#### ACTIVITY
Copy each line of the material in which the word "opcode" appears.

#### TASK INPUTS
◆ ◆ ◆ ◆

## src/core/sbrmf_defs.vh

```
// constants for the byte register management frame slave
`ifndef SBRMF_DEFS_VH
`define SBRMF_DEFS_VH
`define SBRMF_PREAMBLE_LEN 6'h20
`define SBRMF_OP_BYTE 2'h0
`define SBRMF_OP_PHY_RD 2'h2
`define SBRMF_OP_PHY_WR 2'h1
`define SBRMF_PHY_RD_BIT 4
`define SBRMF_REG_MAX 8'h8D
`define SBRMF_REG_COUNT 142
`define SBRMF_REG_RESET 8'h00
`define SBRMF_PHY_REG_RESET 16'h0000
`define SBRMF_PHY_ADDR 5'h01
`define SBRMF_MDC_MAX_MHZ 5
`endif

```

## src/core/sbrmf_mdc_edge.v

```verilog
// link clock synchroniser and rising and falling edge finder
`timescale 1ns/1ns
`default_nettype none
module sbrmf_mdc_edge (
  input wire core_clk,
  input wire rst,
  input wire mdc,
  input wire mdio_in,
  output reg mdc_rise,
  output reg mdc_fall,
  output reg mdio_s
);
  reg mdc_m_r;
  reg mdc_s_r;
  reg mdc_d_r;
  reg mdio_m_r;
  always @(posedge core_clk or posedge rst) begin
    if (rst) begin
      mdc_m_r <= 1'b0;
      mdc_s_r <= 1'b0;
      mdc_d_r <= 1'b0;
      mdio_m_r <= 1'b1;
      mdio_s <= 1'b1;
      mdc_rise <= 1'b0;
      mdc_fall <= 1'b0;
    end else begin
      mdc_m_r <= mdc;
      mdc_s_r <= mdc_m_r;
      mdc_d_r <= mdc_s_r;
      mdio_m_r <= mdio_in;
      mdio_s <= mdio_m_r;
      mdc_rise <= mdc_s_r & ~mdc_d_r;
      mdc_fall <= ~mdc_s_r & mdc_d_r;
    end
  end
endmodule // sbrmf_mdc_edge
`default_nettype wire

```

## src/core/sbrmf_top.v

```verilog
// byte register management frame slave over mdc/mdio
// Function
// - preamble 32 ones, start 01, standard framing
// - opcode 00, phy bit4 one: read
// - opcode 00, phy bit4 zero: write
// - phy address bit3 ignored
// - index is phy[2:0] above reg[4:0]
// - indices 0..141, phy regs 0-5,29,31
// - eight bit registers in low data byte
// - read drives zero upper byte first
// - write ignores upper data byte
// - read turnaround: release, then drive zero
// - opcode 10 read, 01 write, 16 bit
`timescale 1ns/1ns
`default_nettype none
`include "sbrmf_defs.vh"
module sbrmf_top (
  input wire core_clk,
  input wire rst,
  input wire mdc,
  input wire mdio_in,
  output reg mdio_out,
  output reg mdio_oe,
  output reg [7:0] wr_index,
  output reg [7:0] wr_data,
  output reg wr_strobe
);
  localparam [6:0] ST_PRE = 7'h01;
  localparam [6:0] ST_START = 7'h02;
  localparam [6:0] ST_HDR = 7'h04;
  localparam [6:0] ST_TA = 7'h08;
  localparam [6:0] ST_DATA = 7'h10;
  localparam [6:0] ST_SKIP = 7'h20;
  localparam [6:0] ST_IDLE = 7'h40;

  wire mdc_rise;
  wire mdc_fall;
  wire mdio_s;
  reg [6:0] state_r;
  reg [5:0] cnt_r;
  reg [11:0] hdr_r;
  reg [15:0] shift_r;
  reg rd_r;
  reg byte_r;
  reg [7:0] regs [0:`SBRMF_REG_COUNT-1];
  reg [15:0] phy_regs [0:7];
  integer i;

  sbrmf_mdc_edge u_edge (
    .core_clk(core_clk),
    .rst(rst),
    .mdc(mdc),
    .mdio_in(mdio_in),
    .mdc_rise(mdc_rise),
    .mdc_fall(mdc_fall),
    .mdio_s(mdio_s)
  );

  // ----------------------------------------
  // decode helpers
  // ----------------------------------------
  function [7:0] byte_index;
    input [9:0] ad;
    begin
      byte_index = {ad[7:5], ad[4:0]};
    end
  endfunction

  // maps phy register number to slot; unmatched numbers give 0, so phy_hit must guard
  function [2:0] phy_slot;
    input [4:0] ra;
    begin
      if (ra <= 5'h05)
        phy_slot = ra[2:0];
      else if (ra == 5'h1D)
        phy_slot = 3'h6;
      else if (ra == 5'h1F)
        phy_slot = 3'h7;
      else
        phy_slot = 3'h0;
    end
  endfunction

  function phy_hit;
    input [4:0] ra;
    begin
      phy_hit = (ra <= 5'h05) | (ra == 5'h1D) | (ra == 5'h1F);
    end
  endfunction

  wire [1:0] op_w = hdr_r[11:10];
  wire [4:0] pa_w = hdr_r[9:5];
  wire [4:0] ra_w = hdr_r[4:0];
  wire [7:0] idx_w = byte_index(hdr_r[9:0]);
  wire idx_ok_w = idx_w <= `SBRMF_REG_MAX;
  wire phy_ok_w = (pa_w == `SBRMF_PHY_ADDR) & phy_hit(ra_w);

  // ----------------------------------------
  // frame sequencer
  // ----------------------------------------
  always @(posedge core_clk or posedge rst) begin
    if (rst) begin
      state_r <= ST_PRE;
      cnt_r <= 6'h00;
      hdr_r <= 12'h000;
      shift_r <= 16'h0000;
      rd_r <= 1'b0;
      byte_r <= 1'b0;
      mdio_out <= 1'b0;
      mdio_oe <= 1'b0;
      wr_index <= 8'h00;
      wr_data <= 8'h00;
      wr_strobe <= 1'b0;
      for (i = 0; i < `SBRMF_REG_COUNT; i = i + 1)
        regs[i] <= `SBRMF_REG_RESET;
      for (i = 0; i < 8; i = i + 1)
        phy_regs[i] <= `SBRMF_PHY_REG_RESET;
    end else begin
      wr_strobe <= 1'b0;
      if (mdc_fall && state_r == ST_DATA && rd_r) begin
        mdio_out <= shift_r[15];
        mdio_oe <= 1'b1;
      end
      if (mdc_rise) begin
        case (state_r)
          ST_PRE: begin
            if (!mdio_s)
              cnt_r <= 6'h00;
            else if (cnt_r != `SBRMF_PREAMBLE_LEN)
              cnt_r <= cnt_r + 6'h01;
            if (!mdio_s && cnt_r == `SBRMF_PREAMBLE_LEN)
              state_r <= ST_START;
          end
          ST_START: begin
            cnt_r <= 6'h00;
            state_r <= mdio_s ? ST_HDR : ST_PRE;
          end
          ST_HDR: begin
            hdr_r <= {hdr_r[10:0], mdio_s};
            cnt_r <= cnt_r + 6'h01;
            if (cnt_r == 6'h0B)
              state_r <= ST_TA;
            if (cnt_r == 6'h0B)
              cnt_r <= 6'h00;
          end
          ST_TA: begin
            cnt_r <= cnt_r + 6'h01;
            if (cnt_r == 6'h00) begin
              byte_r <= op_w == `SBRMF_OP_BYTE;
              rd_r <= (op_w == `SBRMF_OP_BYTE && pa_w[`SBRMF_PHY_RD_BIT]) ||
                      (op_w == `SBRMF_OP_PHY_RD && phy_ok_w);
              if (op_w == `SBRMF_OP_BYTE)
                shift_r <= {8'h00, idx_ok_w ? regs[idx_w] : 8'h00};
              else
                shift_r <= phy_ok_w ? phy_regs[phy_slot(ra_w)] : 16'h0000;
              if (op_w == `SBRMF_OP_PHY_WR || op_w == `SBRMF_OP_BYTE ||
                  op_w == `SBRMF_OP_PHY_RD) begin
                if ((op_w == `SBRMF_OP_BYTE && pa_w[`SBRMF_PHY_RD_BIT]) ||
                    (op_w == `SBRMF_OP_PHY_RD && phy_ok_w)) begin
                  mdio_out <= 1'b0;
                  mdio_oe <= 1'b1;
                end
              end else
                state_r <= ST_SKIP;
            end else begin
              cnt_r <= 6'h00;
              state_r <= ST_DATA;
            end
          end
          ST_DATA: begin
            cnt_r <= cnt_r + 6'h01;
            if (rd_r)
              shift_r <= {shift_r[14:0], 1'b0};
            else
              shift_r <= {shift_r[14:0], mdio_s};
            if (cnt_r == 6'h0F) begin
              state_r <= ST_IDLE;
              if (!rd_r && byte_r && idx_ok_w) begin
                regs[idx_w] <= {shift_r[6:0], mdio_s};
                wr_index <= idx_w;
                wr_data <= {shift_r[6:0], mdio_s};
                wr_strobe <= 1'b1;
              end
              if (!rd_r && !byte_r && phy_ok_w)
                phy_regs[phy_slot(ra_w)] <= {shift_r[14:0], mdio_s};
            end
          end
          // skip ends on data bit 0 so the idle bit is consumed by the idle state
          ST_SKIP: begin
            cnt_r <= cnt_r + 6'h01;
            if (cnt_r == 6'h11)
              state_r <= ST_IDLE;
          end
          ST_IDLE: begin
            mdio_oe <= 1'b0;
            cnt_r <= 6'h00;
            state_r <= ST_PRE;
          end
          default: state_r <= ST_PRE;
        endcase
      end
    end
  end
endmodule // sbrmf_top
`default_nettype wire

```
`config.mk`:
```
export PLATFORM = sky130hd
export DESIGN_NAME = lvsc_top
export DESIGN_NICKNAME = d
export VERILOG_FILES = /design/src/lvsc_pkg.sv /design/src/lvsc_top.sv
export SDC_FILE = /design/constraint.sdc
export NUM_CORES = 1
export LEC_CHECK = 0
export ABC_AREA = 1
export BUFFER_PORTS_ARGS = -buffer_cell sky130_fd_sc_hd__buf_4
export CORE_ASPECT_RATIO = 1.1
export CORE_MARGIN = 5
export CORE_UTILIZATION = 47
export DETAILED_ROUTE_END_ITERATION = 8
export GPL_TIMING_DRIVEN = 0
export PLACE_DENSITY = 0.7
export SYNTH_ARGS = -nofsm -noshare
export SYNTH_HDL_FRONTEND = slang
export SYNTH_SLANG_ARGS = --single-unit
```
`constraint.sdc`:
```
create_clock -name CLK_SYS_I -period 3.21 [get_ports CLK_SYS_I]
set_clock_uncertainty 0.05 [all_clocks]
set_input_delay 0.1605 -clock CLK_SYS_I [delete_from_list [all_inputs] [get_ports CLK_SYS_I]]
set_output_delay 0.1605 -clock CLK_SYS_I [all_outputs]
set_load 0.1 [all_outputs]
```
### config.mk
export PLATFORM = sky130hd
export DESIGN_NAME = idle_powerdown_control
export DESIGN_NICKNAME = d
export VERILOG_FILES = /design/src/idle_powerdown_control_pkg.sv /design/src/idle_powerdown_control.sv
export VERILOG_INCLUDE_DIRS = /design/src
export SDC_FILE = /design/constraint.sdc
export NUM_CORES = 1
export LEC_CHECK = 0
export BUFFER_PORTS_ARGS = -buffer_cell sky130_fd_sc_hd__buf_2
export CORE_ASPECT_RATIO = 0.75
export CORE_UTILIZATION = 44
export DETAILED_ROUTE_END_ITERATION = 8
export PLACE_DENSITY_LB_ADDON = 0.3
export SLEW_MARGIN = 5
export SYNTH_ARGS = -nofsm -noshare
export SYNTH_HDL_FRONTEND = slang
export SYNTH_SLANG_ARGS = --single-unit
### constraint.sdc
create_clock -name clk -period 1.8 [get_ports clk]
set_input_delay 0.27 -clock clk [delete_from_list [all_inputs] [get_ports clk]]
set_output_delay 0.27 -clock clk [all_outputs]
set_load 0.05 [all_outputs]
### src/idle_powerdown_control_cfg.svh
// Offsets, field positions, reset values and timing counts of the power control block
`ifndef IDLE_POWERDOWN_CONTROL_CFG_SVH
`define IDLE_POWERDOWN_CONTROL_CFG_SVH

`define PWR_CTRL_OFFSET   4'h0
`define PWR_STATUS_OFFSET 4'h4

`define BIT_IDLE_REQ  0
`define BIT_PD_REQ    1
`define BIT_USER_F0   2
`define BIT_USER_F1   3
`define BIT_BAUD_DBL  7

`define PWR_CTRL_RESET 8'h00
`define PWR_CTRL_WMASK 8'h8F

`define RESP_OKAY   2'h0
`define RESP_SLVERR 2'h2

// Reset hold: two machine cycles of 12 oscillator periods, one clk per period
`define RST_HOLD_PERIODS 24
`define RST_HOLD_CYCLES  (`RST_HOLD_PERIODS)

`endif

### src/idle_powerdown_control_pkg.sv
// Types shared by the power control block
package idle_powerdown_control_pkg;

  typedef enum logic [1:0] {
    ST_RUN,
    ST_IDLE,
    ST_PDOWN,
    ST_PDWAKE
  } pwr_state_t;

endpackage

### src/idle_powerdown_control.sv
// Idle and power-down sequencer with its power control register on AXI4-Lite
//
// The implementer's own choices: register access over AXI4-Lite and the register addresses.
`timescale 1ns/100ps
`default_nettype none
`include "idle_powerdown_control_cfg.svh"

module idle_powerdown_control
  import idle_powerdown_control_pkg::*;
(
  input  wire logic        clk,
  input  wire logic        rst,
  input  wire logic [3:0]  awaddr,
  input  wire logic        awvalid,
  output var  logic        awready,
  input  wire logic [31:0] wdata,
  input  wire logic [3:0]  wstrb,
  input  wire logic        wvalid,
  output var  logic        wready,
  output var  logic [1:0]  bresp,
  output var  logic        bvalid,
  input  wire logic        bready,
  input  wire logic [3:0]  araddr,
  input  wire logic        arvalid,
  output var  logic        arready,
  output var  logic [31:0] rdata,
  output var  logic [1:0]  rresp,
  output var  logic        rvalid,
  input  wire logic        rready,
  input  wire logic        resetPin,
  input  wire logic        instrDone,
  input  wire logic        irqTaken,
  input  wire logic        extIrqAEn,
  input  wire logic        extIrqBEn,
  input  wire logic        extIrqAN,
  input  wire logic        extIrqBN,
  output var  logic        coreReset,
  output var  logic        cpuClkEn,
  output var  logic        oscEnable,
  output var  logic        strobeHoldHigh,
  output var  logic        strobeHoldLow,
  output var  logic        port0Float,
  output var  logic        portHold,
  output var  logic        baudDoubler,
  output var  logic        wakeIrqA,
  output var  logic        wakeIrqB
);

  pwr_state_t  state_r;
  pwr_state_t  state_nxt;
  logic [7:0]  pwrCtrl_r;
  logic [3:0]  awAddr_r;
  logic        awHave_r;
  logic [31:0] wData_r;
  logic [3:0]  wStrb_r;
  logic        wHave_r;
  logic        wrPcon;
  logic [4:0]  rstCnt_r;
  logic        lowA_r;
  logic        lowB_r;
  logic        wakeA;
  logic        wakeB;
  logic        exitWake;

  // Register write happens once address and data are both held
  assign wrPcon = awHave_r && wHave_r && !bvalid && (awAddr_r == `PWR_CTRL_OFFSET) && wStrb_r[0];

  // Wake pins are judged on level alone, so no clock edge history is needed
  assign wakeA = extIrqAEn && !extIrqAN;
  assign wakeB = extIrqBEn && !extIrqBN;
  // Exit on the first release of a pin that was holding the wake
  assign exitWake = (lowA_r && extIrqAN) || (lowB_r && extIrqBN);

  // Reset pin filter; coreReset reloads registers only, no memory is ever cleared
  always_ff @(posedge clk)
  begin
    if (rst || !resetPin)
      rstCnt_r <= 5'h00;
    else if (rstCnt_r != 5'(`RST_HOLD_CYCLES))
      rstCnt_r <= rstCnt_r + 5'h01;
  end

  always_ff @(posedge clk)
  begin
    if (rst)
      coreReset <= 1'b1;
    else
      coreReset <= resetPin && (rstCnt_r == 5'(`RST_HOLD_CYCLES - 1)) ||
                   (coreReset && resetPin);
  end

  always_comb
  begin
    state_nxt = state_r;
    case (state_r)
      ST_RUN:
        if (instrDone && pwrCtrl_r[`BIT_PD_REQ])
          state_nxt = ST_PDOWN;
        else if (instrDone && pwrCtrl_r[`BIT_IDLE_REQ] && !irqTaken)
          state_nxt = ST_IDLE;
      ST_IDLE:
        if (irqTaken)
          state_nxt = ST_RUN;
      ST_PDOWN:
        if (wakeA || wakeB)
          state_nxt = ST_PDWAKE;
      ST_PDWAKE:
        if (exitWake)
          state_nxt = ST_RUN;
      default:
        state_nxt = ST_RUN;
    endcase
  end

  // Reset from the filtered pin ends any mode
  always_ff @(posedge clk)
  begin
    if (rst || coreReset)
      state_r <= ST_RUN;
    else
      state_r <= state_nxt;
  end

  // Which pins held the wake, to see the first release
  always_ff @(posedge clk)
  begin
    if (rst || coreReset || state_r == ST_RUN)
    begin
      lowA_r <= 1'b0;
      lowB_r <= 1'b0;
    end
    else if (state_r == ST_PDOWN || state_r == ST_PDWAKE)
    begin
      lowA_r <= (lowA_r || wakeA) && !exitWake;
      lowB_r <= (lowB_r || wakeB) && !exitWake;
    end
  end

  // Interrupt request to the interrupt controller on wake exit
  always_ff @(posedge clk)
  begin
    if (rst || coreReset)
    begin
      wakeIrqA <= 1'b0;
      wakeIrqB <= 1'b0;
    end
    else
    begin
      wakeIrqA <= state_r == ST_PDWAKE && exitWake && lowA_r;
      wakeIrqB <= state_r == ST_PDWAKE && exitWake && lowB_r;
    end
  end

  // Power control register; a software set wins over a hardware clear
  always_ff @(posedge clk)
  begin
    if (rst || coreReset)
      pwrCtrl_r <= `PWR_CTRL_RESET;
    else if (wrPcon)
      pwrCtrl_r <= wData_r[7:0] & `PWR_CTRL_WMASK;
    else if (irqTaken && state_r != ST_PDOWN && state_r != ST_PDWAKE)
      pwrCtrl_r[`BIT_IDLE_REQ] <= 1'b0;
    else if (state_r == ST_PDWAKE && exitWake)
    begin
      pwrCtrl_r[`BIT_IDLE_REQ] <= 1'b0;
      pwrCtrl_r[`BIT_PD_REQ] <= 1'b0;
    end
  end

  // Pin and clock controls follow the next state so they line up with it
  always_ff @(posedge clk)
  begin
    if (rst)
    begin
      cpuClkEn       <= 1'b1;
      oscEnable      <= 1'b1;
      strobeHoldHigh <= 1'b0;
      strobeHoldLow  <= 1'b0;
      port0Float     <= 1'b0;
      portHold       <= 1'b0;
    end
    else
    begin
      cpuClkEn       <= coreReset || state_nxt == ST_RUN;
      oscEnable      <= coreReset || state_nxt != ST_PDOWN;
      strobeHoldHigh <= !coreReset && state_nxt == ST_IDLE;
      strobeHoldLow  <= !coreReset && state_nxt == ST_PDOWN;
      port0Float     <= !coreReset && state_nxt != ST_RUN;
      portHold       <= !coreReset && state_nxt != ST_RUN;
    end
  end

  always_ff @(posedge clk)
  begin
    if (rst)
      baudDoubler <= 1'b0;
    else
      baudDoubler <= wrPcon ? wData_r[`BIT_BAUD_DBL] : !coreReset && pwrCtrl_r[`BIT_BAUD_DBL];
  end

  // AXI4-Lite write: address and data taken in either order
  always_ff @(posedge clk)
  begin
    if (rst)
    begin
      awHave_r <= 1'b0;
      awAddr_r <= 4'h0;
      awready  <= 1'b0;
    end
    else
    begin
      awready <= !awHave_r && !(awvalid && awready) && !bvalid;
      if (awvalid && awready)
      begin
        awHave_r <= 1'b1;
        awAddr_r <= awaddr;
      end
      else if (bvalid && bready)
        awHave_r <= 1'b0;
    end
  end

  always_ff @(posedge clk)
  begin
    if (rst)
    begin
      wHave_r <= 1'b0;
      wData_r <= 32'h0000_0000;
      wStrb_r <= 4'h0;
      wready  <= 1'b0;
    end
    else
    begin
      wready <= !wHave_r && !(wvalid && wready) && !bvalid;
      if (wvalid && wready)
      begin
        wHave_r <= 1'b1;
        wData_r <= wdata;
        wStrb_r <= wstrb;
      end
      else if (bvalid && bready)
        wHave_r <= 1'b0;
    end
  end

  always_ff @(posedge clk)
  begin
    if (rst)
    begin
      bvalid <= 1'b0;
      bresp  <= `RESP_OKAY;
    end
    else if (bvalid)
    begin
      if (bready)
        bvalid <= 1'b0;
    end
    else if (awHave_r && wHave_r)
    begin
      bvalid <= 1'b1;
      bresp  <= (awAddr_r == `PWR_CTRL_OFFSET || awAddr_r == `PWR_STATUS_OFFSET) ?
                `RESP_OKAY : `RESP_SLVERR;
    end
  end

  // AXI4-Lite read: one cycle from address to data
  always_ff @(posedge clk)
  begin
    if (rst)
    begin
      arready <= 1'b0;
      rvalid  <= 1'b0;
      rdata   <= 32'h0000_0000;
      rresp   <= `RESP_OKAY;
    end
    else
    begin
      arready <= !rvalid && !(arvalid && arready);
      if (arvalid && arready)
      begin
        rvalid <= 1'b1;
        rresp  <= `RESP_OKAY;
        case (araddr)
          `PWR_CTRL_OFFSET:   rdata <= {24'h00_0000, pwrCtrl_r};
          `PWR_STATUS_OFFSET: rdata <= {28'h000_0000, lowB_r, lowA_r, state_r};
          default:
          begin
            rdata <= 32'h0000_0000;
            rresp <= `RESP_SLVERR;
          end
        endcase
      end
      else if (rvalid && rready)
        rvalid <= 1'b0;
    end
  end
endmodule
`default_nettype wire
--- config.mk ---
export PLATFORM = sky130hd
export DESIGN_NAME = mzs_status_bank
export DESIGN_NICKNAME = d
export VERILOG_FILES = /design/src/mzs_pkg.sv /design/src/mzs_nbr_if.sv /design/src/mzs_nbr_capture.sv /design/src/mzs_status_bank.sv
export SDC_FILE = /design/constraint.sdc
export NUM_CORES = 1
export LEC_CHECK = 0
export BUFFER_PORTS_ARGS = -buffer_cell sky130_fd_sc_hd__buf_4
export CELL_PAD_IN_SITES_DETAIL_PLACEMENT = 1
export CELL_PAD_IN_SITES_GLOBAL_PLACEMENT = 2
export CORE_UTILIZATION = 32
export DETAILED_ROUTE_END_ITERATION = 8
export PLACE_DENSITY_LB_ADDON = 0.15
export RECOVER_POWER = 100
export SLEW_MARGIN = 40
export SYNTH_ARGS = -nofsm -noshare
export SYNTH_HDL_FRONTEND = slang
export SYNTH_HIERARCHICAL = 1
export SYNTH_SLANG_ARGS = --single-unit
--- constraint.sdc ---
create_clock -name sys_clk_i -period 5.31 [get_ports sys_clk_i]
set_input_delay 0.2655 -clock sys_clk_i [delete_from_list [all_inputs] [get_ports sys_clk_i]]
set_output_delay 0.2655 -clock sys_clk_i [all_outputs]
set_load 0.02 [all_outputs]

◆ ◆ ◆ ◆

#### REPLY TO THE TASK
// - opcode 00, phy bit4 one: read
// - opcode 00, phy bit4 zero: write
// - opcode 10 read, 01 write, 16 bit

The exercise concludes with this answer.